Ghodratollah Nasiri, Director of Research, Technology, and Domestic
Production at the National Petrochemical Company, said Iran’s petrochemical
industry accounts for more than 30% of the country’s non-oil exports and has
transformed sanctions from a threat into an opportunity for local capacity
building.
“With decades of investment in regions such as Asaluyeh and Mahshahr,
the industry has developed a broad value chain from hydrocarbon resources to
advanced polymers and chemicals,” Nasiri said. “Sanctions have accelerated
innovation and self-reliance, building on a culture of domestic capability that
dates back to the Iran-Iraq war.”
The sector now works with more than 1,700 domestic knowledge-based
companies and has invested over 12 trillion rials ($285 million) in developing
local production capacity in the past year alone.

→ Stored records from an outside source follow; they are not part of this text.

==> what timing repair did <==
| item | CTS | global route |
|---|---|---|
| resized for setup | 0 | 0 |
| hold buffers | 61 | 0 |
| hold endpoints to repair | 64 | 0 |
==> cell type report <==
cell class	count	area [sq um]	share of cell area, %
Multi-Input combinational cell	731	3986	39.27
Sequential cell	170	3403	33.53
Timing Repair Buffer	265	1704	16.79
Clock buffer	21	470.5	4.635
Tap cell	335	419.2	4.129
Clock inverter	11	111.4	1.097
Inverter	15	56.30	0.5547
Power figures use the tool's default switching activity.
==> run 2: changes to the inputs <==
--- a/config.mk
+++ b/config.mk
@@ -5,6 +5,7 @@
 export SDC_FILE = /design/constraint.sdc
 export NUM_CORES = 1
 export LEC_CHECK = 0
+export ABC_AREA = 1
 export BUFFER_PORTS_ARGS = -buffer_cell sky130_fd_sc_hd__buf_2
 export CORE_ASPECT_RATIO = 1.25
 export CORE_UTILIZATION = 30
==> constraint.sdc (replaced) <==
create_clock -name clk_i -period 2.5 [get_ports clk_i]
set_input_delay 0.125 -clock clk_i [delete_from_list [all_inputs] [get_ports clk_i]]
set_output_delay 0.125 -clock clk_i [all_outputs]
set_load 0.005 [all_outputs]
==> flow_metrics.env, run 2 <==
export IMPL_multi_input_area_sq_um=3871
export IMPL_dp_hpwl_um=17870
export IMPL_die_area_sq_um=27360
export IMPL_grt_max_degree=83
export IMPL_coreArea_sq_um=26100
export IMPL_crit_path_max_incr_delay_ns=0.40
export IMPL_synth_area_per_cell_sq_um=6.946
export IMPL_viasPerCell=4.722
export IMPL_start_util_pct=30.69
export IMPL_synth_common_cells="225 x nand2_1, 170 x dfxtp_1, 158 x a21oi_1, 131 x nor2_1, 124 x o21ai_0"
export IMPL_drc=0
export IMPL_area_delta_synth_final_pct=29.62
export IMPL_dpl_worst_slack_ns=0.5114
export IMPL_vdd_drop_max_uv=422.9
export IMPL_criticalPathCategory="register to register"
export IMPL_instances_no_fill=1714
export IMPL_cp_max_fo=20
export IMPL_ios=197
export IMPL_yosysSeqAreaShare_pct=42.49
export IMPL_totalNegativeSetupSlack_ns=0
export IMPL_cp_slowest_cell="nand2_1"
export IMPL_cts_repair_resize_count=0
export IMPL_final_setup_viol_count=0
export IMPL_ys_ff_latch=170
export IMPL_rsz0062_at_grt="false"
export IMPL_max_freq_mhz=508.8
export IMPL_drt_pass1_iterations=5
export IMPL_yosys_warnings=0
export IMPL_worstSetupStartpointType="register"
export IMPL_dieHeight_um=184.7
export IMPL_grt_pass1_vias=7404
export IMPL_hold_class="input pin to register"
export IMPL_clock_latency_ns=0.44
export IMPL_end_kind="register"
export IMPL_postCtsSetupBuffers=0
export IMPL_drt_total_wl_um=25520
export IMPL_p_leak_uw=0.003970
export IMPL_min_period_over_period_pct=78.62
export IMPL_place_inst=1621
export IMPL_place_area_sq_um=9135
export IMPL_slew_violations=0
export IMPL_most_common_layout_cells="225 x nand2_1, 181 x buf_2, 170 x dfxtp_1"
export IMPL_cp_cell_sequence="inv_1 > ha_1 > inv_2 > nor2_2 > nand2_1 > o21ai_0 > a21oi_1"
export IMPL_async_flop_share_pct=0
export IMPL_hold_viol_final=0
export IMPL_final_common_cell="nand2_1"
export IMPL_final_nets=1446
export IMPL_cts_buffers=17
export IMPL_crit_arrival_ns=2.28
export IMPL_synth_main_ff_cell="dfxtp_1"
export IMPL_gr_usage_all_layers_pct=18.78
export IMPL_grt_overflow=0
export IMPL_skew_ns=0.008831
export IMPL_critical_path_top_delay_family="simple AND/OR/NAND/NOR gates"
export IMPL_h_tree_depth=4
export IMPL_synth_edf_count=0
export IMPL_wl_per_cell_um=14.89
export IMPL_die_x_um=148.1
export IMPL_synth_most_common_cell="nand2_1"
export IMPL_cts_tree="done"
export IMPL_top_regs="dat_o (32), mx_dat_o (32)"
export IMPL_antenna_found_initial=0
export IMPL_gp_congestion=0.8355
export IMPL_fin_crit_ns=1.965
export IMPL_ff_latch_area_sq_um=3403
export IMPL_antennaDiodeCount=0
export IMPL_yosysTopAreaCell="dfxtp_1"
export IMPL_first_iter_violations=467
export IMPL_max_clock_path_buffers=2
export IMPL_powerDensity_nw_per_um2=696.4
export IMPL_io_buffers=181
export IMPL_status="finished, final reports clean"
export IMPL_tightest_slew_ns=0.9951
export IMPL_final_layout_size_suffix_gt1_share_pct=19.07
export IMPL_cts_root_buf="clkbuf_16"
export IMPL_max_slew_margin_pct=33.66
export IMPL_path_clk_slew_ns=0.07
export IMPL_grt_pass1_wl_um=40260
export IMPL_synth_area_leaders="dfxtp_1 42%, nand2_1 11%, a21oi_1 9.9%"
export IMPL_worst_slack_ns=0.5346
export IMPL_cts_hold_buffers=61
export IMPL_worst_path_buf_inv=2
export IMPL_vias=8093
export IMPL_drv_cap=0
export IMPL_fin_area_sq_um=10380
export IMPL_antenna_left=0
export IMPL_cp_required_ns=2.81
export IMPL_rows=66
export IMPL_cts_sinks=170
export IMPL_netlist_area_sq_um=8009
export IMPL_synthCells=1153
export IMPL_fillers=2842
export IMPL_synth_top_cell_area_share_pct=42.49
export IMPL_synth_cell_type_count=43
<file path="config.mk">
export PLATFORM = sky130hd
export DESIGN_NAME = operand_mux_pipe_flat
export DESIGN_NICKNAME = d
export VERILOG_FILES = /design/src/rtl/operand_mux_pipe_pkg.sv /design/src/rtl/operand_mux_pipe_if.sv /design/src/rtl/operand_mux_pipe_skid_buffer.sv /design/src/rtl/operand_mux_pipe.sv /design/src/flat_wrapper.sv
export SDC_FILE = /design/constraint.sdc
export NUM_CORES = 1
export LEC_CHECK = 0
export ABC_AREA = 1
export CELL_PAD_IN_SITES_DETAIL_PLACEMENT = 0
export CELL_PAD_IN_SITES_GLOBAL_PLACEMENT = 1
export CORE_MARGIN = 2
export CORE_UTILIZATION = 27
export CTS_CLUSTER_SIZE = 12
export DETAILED_ROUTE_END_ITERATION = 10
export HOLD_SLACK_MARGIN = 0.05
export MAX_ROUTING_LAYER = met4
export PLACE_DENSITY = 0.83
export RECOVER_POWER = 25
export SLEW_MARGIN = 10
export SYNTH_ARGS = -nofsm -noshare
export SYNTH_HDL_FRONTEND = slang
export SYNTH_SLANG_ARGS = --single-unit
export TNS_END_PERCENT = 100
</file>
<file path="constraint.sdc">
create_clock -name clk -period 1.6 [get_ports clk]
set_clock_uncertainty 0.15 [all_clocks]
set_input_delay 0.24 -clock clk [delete_from_list [all_inputs] [get_ports clk]]
set_output_delay 0.24 -clock clk [all_outputs]
set_load 0.02 [all_outputs]
</file>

Projects include the full
domestic production of 29 key chemicals and catalysts by Petrochemical Nouri
and the conversion of methanol to propylene and polypropylene using homegrown
technology.
Nasiri said a five-year plan in collaboration with the Ministry of
Industry, Mining, and Trade aims to gradually replace imported equipment with
locally produced alternatives while meeting strict international safety and
quality standards.
The upcoming Petrochemical Technology Development Roadmap, expected to
be finalized in April 2026, will outline strategies for completing value
chains, deepening domestic production, advancing new technologies, and
enhancing global competitiveness. The roadmap emphasizes innovation systems,
technology planning, and smart manufacturing solutions.
“The objective is clear: to transform sanctions from a warning signal
into a source of domestic strength, fostering the growth of knowledge-based
companies and Iranian industry,” Nasiri said.